But what is really going to cause the commodity markets to go crazy is when the truth about natural gas depletion rates finally sinks in. We aren’t talking about the gentle 3% depletion of old tech oil fields or even the 8%-10% of the new bottle-brush-CO2-injected oil fields…we are going to witness 15%-30% depletion year-over-year from these supergiant gas fields…think i’m nuts? read up on north sea gas…IT’S ALREADY HAPPENING!
sampo-
I think you’re referring to production declines.
depletion will never be known until someone goes down into the reservoir to calculate how much gas was down there before production began.
How much natural gas is actually traded at the spot price vs. the amount of natural gas that is exchanged under long-term contracts between buyers and sellers? I’ve always wondered the same thing about oil prices and other commodities. Am I mising something or could the spot price represent a real small part of the volume of gas or oil that is actually consumed?
I’m not sure about the ratio of spot to contracted gas and oil, but the prices which are quoted are generally contract prices and not spot prices. Spot prices are much harder to find. I guess this is because many speculators buy contracts with the intention of selling and not taking delivery, while the spot market would only be used for people in the industry. Hence contract prices are of more general interest and they are the ones reported. JDH’s graphs above are for contract prices (next month’s delivery contracts).
Penny stock trading must also be interesting.
Did you see the move this week in the stock price of United Airlines? (see graph at http://simurl.com/mamfiv ).
Do any of you know what might explain such a move?
I think of the contract price as that between the company and a customer. The price quoted daily is the NYMEX spot or futures. How is data collected for longer term contracts? There are E&P companies with contracts for $11-$14 now. Some companies hedge and other trust the future.
YES, the SPOT price of UAL is very interesting…

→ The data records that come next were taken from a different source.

<file path="src/rtl/vliw_disp_pkg.sv">
package vliw_disp_pkg;
    parameter int unsigned NSLOT   = 8;
    parameter int unsigned WORD_W  = 32;
    parameter int unsigned CHAIN_B = 0;
    localparam int unsigned IDX_W  = $clog2(NSLOT);
    localparam int unsigned PKT_W  = NSLOT * WORD_W;

    typedef struct packed {
        logic               held;
        logic [IDX_W-1:0]   start;
        logic [PKT_W-1:0]   words;
    } disp_state_t;
endpackage

</file>
<file path="src/rtl/ep_end_finder.sv">
module ep_end_finder #(
    parameter int unsigned N     = 8,
    parameter int unsigned IDX_W = $clog2(N)
) (
    input  logic [N-1:0]     chain,
    input  logic [IDX_W-1:0] start,
    output logic [IDX_W-1:0] last
);
    logic found;

    always_comb begin
        last  = IDX_W'(N - 1);
        found = 1'b0;
        for (int i = 0; i < N; i++) begin
            if (!found && (IDX_W'(i) >= start) && !chain[i]) begin
                last  = IDX_W'(i);
                found = 1'b1;
            end
        end
    end
endmodule

</file>
<file path="src/rtl/ep_slot_mask.sv">
module ep_slot_mask #(
    parameter int unsigned N     = 8,
    parameter int unsigned IDX_W = $clog2(N)
) (
    input  logic             enable,
    input  logic [IDX_W-1:0] start,
    input  logic [IDX_W-1:0] last,
    output logic [N-1:0]     mask
);
    for (genvar i = 0; i < N; i++) begin : g_bit
        assign mask[i] = enable && (IDX_W'(i) >= start) && (IDX_W'(i) <= last);
    end
endmodule

</file>
<file path="src/rtl/vliw_ep_dispatch.sv">
module vliw_ep_dispatch
    import vliw_disp_pkg::*;
#(
    parameter int unsigned N = NSLOT,
    parameter int unsigned W = WORD_W
) (
    input  logic           clk,
    input  logic           rst,
    input  logic           fp_valid,
    input  logic [N*W-1:0] fp_data,
    output logic           fp_ready,
    output logic           fetch_stall,
    output logic [N-1:0]   slot_valid,
    output logic [N*W-1:0] slot_data
);
    disp_state_t state_d, state_q;

    logic [N-1:0]     chain;
    logic [IDX_W-1:0] last_idx;
    logic [N-1:0]     group_mask;
    logic             is_final;

    // Chaining flag per slot; the top slot always terminates its group.
    for (genvar i = 0; i < N; i++) begin : g_chain
        if (i == N - 1) begin : g_top
            assign chain[i] = 1'b0;
        end else begin : g_low
            assign chain[i] = state_q.words[i*W + CHAIN_B];
        end
    end

    ep_end_finder #(.N(N), .IDX_W(IDX_W)) u_end (
        .chain (chain),
        .start (state_q.start),
        .last  (last_idx)
    );

    ep_slot_mask #(.N(N), .IDX_W(IDX_W)) u_mask (
        .enable (state_q.held),
        .start  (state_q.start),
        .last   (last_idx),
        .mask   (group_mask)
    );

    assign is_final    = (last_idx == IDX_W'(N - 1));
    assign fetch_stall = state_q.held && !is_final;
    assign fp_ready    = !fetch_stall;
    assign slot_valid  = group_mask;

    for (genvar i = 0; i < N; i++) begin : g_out
        assign slot_data[i*W +: W] = group_mask[i] ? state_q.words[i*W +: W] : '0;
    end

    always_comb begin
        state_d = state_q;
        if (state_q.held) begin
            if (is_final) begin
                state_d.held = 1'b0;
            end else begin
                state_d.start = last_idx + 1'b1;
            end
        end
        if (fp_valid && fp_ready) begin
            state_d.held  = 1'b1;
            state_d.start = '0;
            state_d.words = fp_data;
        end
    end

    always_ff @(posedge clk) begin
        if (rst) begin
            state_q <= '0;
        end else begin
            state_q <= state_d;
        end
    end
endmodule

</file>
**src/rtl/xcvr_pkg.sv**
```systemverilog
package xcvr_pkg;

    typedef enum logic {
        SRC_LIVE   = 1'b0,
        SRC_STORED = 1'b1
    } src_sel_e;

endpackage

```
**src/rtl/xcvr_store.sv**
```systemverilog
module xcvr_store #(
    parameter int W = 8
) (
    input  logic         clk,
    input  logic         rst,
    input  logic         strobe,
    input  logic [W-1:0] din,
    output logic [W-1:0] q
);

    typedef struct packed {
        logic [W-1:0] data;
        logic         strb;
    } store_t;

    store_t st_d, st_q;
    logic   rise;

    always_comb begin
        st_d      = st_q;
        rise      = strobe && !st_q.strb;
        st_d.strb = strobe;
        if (rise) begin
            st_d.data = din;
        end
        if (rst) begin
            st_d = '0;
        end
    end

    always_ff @(posedge clk) begin
        st_q <= st_d;
    end

    assign q = st_q.data;

    AST_CAPTURE_LOAD: assert property (@(posedge clk) disable iff (rst)
        rise |=> (q == $past(din)));

    AST_NO_EDGE_KEEP: assert property (@(posedge clk) disable iff (rst)
        !rise |=> (q == $past(q)));

endmodule

```
**src/rtl/xcvr_port_view.sv**
```systemverilog
module xcvr_port_view #(
    parameter int W = 8
) (
    input  logic         clk,
    input  logic         rst,
    input  logic         ext_drv,
    input  logic [W-1:0] ext_val,
    input  logic         oe,
    input  logic         stored_src,
    input  logic [W-1:0] stored_val,
    input  logic [W-1:0] own_out,
    output logic [W-1:0] base,
    output logic [W-1:0] view
);

    typedef struct packed {
        logic [W-1:0] hold;
    } view_t;

    view_t vw_d, vw_q;

    always_comb begin
        if (ext_drv) begin
            base = ext_val;
        end else if (oe && stored_src) begin
            base = stored_val;
        end else begin
            base = vw_q.hold;
        end

        if (ext_drv) begin
            view = ext_val;
        end else if (oe) begin
            view = own_out;
        end else begin
            view = vw_q.hold;
        end

        vw_d.hold = view;
        if (rst) begin
            vw_d = '0;
        end
    end

    always_ff @(posedge clk) begin
        vw_q <= vw_d;
    end

    AST_FLOAT_HOLDS: assert property (@(posedge clk) disable iff (rst)
        (!ext_drv && !oe && !$past(rst)) |-> (view == $past(view)));

endmodule

```
**src/rtl/xcvr_dir.sv**
```systemverilog
module xcvr_dir
    import xcvr_pkg::*;
#(
    parameter int W = 8
) (
    input  logic         clk,
    input  logic         rst,
    input  logic         strobe,
    input  logic [W-1:0] cap_src,
    input  logic [W-1:0] live_src,
    input  logic         sel,
    output logic [W-1:0] q,
    output logic [W-1:0] drive
);

    src_sel_e src;

    xcvr_store #(.W(W)) store_i (
        .clk    (clk),
        .rst    (rst),
        .strobe (strobe),
        .din    (cap_src),
        .q      (q)
    );

    always_comb begin
        src = src_sel_e'(sel);
        unique case (src)
            SRC_STORED: drive = q;
            default:    drive = live_src;
        endcase
    end

endmodule

```
**src/rtl/xcvr_top.sv**
```systemverilog
module xcvr_top #(
    parameter int DATA_W = 8
) (
    input  logic              clk,
    input  logic              rst,
    input  logic              a_ext_drv,
    input  logic [DATA_W-1:0] a_ext_val,
    input  logic              b_ext_drv,
    input  logic [DATA_W-1:0] b_ext_val,
    input  logic              cap_ab,
    input  logic              cap_ba,
    input  logic              en_ab,
    input  logic              en_ba_n,
    input  logic              sel_ab,
    input  logic              sel_ba,
    output logic [DATA_W-1:0] a_out,
    output logic              a_oe,
    output logic [DATA_W-1:0] b_out,
    output logic              b_oe
);

    logic [DATA_W-1:0] ab_q, ba_q;
    logic [DATA_W-1:0] a_base, b_base, a_view, b_view;

    assign a_oe = !rst && !en_ba_n;
    assign b_oe = !rst && en_ab;

    xcvr_port_view #(.W(DATA_W)) view_a_i (
        .clk        (clk),
        .rst        (rst),
        .ext_drv    (a_ext_drv),
        .ext_val    (a_ext_val),
        .oe         (a_oe),
        .stored_src (sel_ba),
        .stored_val (ba_q),
        .own_out    (a_out),
        .base       (a_base),
        .view       (a_view)
    );

    xcvr_port_view #(.W(DATA_W)) view_b_i (
        .clk        (clk),
        .rst        (rst),
        .ext_drv    (b_ext_drv),
        .ext_val    (b_ext_val),
        .oe         (b_oe),
        .stored_src (sel_ab),
        .stored_val (ab_q),
        .own_out    (b_out),
        .base       (b_base),
        .view       (b_view)
    );

    xcvr_dir #(.W(DATA_W)) dir_ab_i (
        .clk      (clk),
        .rst      (rst),
        .strobe   (cap_ab),
        .cap_src  (a_view),
        .live_src (a_base),
        .sel      (sel_ab),
        .q        (ab_q),
        .drive    (b_out)
    );

    xcvr_dir #(.W(DATA_W)) dir_ba_i (
        .clk      (clk),
        .rst      (rst),
        .strobe   (cap_ba),
        .cap_src  (b_view),
        .live_src (b_base),
        .sel      (sel_ba),
        .q        (ba_q),
        .drive    (a_out)
    );

    AST_STORED_ON_B: assert property (@(posedge clk) disable iff (rst)
        (b_oe && sel_ab && !b_ext_drv) |-> (b_view == ab_q));

    AST_STORED_ON_A: assert property (@(posedge clk) disable iff (rst)
        (a_oe && sel_ba && !a_ext_drv) |-> (a_view == ba_q));

    AST_COPY_BOTH: assert property (@(posedge clk) disable iff (rst)
        (a_oe && sel_ba && !a_ext_drv && cap_ab && !$past(cap_ab) && !cap_ba && !$past(rst))
        |=> (ab_q == ba_q));

    AST_RESET_QUIET: assert property (@(posedge clk)
        rst |-> (!a_oe && !b_oe));

endmodule

```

Contract prices tend to have spot price clauses in them ie many long term supply contracts are at the current ‘spot’ price.
The prices of all forms of energy are interlinked, although there are lags.
Example. My father built fossil-fueled (coal and oil) and nuclear plants in the 70s and 80s– in the long run, the price per kwh of those plants converged on the price of a plant using oil. The breakdown between fixed and variable cost is different, but the long run price of electric power production converges.
There was a period in the 90s when gas prices were anomalously low: new gas reserves were discovered in Western Canada, and once the pipelines were built, the producers had to ship to cover their fixed costs.
In addition, the technology of gas fired plants took a step upwards: the rise of GE 9F turbine Combined Cycle Gas Turbines– energy conversion efficiencies jumped from the low 40s to the mid 50 percents (I think the latest GEs are about 55%). These can also be built much more cheaply than other fossil fuel plants: most of the cost of construction is capitalised interest, and a CCGT can be largely built ‘in factory’ and shipped to a pre-prepared site, so it can be built far faster. There was also a big step change down in operating costs: a CCGT can run with a 15 man shift, whereas even a highly mechanised coal plant of a similar meggawatage needs at least a couple of hundred men.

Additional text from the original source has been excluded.